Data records
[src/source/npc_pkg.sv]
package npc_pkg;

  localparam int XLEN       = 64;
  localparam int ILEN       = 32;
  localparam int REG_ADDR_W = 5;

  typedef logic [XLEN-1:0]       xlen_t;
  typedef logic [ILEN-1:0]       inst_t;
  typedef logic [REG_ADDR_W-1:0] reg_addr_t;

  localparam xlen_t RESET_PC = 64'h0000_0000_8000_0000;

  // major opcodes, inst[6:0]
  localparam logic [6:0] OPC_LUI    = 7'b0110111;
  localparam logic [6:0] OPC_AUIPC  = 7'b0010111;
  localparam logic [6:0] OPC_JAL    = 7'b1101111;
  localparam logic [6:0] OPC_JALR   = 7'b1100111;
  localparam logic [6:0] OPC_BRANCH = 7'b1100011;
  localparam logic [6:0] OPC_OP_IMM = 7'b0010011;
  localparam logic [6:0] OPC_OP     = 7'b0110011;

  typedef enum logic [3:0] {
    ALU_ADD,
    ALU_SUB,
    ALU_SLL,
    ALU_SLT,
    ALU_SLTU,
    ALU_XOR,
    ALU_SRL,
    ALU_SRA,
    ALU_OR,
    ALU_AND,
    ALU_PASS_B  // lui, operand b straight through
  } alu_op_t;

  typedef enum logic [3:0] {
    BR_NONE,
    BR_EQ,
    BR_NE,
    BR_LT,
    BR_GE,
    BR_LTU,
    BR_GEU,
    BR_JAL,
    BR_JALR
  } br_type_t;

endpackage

* * *

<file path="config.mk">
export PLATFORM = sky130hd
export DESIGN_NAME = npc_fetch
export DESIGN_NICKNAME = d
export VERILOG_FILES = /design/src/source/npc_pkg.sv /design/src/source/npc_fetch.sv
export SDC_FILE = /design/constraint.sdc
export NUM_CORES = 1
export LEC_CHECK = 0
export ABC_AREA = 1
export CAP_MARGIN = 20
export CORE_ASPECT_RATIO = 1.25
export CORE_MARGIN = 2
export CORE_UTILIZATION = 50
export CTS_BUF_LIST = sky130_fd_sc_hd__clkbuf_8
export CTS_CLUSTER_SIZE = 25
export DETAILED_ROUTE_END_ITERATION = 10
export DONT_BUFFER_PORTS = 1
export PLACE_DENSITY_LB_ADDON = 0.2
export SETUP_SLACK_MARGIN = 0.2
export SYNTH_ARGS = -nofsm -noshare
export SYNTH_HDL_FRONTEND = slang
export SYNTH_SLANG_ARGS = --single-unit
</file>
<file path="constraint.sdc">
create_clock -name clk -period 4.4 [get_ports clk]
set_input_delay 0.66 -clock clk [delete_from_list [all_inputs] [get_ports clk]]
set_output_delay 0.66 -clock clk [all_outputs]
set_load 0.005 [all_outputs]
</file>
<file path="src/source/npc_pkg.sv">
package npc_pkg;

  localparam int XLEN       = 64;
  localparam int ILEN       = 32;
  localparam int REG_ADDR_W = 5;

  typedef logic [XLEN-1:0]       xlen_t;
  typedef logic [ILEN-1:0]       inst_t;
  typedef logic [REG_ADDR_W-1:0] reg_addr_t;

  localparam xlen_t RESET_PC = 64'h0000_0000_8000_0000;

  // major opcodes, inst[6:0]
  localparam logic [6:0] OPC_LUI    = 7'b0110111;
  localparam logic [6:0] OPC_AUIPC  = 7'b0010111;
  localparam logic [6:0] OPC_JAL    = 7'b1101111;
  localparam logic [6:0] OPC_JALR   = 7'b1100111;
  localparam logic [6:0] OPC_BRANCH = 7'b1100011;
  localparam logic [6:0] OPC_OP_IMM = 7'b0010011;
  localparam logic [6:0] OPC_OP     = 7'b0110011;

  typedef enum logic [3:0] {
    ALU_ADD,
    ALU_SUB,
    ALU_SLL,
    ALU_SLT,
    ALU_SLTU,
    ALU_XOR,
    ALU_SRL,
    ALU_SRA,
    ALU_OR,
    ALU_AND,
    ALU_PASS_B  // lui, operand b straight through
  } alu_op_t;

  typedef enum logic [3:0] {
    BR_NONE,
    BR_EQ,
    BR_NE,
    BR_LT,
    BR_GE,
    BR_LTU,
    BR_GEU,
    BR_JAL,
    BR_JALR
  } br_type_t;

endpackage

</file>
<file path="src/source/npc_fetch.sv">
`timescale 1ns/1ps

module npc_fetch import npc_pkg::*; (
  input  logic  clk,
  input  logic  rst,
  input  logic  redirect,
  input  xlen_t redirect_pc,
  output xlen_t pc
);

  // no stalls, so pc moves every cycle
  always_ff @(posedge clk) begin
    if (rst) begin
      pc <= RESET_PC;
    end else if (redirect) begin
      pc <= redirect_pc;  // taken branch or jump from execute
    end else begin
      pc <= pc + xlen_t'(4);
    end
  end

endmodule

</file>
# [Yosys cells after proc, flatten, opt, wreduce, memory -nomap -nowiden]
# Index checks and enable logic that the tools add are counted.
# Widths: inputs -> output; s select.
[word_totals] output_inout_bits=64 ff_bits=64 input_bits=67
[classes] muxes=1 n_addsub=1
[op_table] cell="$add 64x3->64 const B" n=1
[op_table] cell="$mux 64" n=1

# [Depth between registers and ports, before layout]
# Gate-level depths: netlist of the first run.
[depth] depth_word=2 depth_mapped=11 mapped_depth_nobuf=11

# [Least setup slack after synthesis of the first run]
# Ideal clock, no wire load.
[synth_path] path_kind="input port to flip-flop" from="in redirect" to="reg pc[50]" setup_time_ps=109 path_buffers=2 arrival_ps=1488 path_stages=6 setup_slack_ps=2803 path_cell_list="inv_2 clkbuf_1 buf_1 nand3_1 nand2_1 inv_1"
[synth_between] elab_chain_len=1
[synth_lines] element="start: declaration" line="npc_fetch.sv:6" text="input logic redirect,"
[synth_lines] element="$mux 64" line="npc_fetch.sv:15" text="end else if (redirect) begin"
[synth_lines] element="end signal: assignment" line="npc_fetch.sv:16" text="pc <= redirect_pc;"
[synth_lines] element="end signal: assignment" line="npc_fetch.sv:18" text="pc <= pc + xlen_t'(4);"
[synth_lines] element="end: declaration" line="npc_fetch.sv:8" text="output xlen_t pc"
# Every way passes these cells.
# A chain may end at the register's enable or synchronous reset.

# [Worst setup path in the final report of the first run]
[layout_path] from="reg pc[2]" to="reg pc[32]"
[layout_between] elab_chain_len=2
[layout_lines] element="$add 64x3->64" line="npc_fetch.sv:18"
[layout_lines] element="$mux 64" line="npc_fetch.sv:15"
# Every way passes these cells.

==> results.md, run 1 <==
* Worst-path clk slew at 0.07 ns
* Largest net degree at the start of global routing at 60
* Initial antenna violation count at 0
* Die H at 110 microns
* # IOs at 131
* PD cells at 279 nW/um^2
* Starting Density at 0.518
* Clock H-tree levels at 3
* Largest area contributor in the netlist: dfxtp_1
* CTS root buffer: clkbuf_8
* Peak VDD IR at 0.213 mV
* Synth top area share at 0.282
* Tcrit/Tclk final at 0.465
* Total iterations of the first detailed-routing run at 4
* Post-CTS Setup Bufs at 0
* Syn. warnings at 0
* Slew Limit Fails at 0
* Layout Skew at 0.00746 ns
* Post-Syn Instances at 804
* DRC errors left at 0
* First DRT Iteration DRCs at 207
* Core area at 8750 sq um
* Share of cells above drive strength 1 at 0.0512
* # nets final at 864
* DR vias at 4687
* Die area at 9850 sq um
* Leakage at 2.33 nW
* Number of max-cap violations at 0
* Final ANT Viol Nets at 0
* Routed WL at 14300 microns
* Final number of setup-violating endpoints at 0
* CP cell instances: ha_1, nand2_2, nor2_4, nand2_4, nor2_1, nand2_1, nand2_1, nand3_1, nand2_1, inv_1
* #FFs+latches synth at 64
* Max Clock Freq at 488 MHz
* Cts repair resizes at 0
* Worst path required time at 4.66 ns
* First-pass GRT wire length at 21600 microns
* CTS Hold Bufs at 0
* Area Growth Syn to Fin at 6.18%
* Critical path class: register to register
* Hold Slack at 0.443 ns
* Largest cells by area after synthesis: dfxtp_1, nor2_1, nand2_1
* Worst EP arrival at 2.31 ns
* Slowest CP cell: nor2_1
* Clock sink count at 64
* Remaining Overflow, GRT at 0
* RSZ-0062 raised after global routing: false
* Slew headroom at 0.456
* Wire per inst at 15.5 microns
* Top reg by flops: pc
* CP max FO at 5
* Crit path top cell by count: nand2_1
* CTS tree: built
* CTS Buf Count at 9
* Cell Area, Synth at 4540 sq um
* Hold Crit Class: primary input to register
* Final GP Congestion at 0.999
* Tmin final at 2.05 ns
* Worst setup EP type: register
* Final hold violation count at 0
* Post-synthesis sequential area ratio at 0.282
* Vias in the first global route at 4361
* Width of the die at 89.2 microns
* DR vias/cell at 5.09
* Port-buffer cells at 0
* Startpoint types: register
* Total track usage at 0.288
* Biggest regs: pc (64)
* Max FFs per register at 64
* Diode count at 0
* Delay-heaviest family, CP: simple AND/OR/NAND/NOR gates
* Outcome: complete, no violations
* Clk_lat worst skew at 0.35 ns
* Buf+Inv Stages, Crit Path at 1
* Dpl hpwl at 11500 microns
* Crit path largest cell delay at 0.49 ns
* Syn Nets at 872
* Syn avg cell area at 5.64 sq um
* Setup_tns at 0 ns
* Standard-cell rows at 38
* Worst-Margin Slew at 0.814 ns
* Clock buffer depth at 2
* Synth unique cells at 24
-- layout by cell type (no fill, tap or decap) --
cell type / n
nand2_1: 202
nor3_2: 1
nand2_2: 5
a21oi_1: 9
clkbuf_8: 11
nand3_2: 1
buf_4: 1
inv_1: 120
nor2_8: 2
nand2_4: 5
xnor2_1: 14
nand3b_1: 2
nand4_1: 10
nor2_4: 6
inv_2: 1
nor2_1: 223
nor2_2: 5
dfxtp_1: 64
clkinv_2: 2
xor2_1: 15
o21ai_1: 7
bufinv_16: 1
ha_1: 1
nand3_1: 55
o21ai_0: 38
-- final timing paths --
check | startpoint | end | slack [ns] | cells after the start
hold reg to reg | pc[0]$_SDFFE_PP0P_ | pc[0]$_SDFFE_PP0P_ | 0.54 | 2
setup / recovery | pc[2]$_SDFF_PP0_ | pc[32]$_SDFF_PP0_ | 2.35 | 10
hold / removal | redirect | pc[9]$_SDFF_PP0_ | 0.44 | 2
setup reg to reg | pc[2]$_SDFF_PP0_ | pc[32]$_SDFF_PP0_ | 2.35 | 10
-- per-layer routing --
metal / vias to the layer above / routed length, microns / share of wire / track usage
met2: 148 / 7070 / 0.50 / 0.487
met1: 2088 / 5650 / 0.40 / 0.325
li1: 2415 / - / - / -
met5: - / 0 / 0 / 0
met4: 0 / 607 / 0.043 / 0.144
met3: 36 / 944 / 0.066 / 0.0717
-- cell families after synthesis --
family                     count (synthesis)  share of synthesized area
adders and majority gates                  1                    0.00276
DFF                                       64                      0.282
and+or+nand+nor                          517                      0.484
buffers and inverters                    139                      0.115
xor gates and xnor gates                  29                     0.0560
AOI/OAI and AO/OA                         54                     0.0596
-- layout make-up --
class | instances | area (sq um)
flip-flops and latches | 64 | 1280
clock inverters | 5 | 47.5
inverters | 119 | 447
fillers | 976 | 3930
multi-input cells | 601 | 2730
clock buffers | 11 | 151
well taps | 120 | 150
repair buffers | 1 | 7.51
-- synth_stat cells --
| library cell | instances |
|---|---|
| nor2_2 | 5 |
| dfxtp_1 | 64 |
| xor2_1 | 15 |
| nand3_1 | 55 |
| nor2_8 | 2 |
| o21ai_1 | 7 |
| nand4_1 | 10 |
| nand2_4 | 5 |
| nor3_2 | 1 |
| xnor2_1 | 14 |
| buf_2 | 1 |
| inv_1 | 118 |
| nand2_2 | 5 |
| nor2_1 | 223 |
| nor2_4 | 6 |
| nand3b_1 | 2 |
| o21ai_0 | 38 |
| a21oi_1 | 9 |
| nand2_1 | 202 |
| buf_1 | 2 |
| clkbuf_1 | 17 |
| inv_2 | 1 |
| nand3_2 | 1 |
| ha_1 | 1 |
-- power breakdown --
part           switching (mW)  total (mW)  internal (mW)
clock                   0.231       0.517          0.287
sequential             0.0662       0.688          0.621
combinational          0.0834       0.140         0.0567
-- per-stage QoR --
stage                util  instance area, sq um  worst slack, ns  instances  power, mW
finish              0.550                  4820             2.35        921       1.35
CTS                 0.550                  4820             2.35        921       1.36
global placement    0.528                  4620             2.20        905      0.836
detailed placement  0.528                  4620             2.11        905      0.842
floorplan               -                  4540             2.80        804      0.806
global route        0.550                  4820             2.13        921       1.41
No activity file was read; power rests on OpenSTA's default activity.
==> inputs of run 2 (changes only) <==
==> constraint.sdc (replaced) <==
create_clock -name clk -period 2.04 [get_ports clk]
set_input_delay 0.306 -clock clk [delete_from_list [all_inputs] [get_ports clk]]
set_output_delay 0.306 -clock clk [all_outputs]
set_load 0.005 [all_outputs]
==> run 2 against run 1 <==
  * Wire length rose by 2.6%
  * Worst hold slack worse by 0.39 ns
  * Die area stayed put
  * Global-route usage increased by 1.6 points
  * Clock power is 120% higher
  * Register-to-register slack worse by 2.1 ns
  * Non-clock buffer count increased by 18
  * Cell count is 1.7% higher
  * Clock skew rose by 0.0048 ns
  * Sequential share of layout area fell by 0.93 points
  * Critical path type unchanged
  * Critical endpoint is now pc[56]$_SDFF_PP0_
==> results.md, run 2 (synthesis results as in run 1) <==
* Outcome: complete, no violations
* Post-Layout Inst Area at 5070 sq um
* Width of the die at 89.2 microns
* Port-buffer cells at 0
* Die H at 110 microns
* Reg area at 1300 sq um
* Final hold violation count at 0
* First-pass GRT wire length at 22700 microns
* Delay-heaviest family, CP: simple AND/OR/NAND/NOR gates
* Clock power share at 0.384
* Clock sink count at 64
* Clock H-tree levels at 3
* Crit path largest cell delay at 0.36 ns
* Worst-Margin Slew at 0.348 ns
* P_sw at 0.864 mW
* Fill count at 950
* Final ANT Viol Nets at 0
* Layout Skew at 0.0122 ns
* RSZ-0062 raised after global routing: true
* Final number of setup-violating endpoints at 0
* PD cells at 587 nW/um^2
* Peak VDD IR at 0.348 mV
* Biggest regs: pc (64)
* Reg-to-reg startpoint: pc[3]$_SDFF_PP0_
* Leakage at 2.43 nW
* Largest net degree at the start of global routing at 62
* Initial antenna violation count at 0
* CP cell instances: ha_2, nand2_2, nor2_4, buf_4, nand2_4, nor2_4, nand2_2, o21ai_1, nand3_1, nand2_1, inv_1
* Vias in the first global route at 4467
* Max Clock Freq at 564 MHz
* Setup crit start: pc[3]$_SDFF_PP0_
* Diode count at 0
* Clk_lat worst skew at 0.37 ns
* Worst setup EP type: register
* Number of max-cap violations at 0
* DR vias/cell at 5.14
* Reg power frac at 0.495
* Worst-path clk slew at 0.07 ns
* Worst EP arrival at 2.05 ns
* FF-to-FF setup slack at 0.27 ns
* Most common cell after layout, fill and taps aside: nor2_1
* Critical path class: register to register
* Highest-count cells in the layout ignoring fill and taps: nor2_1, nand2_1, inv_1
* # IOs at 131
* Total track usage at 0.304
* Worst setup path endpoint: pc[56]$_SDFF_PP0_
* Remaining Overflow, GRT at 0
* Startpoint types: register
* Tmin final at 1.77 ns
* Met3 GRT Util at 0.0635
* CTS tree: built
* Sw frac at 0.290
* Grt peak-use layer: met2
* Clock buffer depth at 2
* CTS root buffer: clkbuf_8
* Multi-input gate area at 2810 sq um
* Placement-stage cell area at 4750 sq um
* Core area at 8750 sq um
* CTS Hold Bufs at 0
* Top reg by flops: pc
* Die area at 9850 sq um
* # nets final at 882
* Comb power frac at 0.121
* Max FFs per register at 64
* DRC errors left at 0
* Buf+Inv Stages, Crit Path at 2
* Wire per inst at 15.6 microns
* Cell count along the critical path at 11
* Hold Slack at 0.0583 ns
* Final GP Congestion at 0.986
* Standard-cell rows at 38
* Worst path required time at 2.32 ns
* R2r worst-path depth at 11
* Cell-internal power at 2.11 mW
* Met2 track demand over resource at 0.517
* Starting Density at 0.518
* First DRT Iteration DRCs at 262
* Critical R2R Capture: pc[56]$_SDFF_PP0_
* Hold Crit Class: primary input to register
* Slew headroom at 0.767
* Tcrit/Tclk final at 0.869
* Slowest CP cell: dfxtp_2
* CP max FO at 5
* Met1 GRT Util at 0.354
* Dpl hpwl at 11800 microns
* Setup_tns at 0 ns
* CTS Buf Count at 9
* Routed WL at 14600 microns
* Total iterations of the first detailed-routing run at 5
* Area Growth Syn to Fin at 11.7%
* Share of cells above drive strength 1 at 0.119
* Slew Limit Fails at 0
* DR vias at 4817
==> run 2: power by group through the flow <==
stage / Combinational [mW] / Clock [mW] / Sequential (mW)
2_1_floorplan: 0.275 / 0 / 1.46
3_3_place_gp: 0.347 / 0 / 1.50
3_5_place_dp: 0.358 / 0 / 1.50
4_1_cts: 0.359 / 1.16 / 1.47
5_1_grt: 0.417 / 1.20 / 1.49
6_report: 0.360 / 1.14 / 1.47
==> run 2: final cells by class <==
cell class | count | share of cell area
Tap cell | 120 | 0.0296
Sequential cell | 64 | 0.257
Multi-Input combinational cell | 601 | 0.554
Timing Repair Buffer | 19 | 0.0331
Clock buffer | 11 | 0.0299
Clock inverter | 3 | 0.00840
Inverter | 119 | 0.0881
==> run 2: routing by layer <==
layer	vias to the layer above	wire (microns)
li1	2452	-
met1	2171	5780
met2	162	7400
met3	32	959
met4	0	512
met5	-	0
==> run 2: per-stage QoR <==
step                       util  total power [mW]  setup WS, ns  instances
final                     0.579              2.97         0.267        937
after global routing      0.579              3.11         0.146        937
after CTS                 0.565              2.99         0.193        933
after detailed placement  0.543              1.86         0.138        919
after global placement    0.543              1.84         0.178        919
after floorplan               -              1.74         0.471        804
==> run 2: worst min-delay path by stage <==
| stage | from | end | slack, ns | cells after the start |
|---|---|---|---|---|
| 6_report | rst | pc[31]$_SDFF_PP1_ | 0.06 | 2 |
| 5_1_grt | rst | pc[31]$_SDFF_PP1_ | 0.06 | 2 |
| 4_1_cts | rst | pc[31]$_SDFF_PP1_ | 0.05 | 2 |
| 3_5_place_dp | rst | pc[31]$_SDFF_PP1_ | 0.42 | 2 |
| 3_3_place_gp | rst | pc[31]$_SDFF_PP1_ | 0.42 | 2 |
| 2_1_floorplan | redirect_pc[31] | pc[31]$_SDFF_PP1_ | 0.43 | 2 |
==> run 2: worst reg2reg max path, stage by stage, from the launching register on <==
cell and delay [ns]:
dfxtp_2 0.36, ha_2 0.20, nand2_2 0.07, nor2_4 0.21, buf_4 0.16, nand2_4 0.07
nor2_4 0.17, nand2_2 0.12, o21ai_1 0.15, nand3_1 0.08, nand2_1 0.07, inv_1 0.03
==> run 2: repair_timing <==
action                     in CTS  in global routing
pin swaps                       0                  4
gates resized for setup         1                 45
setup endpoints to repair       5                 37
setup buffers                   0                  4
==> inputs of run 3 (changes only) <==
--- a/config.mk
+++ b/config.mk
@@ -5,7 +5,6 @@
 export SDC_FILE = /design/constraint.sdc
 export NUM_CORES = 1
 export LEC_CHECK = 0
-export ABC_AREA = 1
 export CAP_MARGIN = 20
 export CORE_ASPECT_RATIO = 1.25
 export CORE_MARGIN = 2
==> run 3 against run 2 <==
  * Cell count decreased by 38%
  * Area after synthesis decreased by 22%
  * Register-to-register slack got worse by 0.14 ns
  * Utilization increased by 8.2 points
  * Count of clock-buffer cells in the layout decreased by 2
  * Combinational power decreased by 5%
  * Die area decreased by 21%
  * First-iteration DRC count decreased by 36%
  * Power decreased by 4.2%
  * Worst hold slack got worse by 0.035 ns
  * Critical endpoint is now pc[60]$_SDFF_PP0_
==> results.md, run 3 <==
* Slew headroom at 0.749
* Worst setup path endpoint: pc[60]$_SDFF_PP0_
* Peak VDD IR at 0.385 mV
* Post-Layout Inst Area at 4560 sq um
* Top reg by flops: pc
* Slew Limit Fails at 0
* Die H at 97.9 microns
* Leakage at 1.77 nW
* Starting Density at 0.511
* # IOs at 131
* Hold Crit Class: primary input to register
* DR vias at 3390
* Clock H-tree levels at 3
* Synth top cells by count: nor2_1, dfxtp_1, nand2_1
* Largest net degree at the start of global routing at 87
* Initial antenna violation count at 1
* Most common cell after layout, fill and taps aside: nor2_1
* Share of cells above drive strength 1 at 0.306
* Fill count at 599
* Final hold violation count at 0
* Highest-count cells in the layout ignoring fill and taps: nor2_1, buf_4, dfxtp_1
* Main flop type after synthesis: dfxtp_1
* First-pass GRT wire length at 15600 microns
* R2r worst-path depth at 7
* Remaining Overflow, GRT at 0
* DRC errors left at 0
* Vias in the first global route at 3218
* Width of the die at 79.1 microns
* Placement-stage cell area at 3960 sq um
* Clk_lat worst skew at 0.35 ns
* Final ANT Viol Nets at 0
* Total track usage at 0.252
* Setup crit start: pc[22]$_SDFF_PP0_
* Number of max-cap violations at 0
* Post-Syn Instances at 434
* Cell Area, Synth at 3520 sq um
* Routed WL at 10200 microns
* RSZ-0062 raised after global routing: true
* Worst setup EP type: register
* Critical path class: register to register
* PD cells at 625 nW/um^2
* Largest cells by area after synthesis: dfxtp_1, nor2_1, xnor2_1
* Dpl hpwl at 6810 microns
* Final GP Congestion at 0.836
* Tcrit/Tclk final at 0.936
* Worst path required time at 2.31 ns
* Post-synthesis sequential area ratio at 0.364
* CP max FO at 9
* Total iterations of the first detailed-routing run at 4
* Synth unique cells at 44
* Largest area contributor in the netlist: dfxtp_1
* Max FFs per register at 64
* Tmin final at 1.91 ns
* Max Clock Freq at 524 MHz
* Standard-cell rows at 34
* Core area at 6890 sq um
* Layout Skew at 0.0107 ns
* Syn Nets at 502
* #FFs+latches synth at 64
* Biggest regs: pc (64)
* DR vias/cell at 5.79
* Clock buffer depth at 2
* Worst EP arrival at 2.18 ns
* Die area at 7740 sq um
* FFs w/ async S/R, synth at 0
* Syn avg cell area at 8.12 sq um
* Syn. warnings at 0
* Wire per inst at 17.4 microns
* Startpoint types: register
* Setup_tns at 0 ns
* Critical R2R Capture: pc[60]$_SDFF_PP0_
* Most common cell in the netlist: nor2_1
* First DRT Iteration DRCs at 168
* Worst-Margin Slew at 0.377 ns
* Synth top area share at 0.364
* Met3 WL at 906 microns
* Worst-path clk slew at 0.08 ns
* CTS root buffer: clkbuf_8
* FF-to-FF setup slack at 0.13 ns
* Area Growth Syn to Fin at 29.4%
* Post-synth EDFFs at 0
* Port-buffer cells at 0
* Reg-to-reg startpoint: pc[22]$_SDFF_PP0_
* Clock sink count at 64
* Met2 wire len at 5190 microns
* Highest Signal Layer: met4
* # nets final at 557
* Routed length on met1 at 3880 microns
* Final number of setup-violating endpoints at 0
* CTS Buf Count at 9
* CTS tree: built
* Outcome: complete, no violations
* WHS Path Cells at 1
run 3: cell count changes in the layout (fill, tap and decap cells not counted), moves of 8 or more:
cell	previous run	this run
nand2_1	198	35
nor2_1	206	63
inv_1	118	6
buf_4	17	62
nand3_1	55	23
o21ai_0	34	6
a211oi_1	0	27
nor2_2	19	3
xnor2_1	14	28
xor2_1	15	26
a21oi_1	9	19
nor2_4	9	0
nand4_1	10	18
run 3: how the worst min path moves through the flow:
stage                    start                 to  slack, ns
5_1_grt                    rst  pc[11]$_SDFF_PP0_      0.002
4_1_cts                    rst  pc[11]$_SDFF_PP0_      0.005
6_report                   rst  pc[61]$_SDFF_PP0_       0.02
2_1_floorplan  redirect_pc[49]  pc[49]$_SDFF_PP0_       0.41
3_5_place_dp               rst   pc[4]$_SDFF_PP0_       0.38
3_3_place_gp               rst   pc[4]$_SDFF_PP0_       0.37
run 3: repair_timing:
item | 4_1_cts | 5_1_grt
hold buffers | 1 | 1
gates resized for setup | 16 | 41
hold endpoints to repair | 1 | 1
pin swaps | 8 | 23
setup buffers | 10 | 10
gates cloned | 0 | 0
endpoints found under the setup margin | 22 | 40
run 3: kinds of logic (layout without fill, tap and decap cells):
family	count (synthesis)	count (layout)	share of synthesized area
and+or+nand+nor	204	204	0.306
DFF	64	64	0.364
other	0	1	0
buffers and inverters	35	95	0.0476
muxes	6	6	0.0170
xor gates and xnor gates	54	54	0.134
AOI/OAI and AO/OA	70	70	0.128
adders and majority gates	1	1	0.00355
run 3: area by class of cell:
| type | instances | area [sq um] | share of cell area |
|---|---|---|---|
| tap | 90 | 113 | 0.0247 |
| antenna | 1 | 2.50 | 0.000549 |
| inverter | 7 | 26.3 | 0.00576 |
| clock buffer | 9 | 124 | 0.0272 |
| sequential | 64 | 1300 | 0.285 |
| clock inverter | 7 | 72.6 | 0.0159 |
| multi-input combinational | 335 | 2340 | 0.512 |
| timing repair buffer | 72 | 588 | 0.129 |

Activity – All lines above from the one with "final at 0.936" to the one with "at 0.0107 ns", inclusive, should be copied exactly, and no other lines.

Solution below –
* Tcrit/Tclk final at 0.936
* Worst path required time at 2.31 ns
* Post-synthesis sequential area ratio at 0.364
* CP max FO at 9
* Total iterations of the first detailed-routing run at 4
* Synth unique cells at 44
* Largest area contributor in the netlist: dfxtp_1
* Max FFs per register at 64
* Tmin final at 1.91 ns
* Max Clock Freq at 524 MHz
* Standard-cell rows at 34
* Core area at 6890 sq um
* Layout Skew at 0.0107 ns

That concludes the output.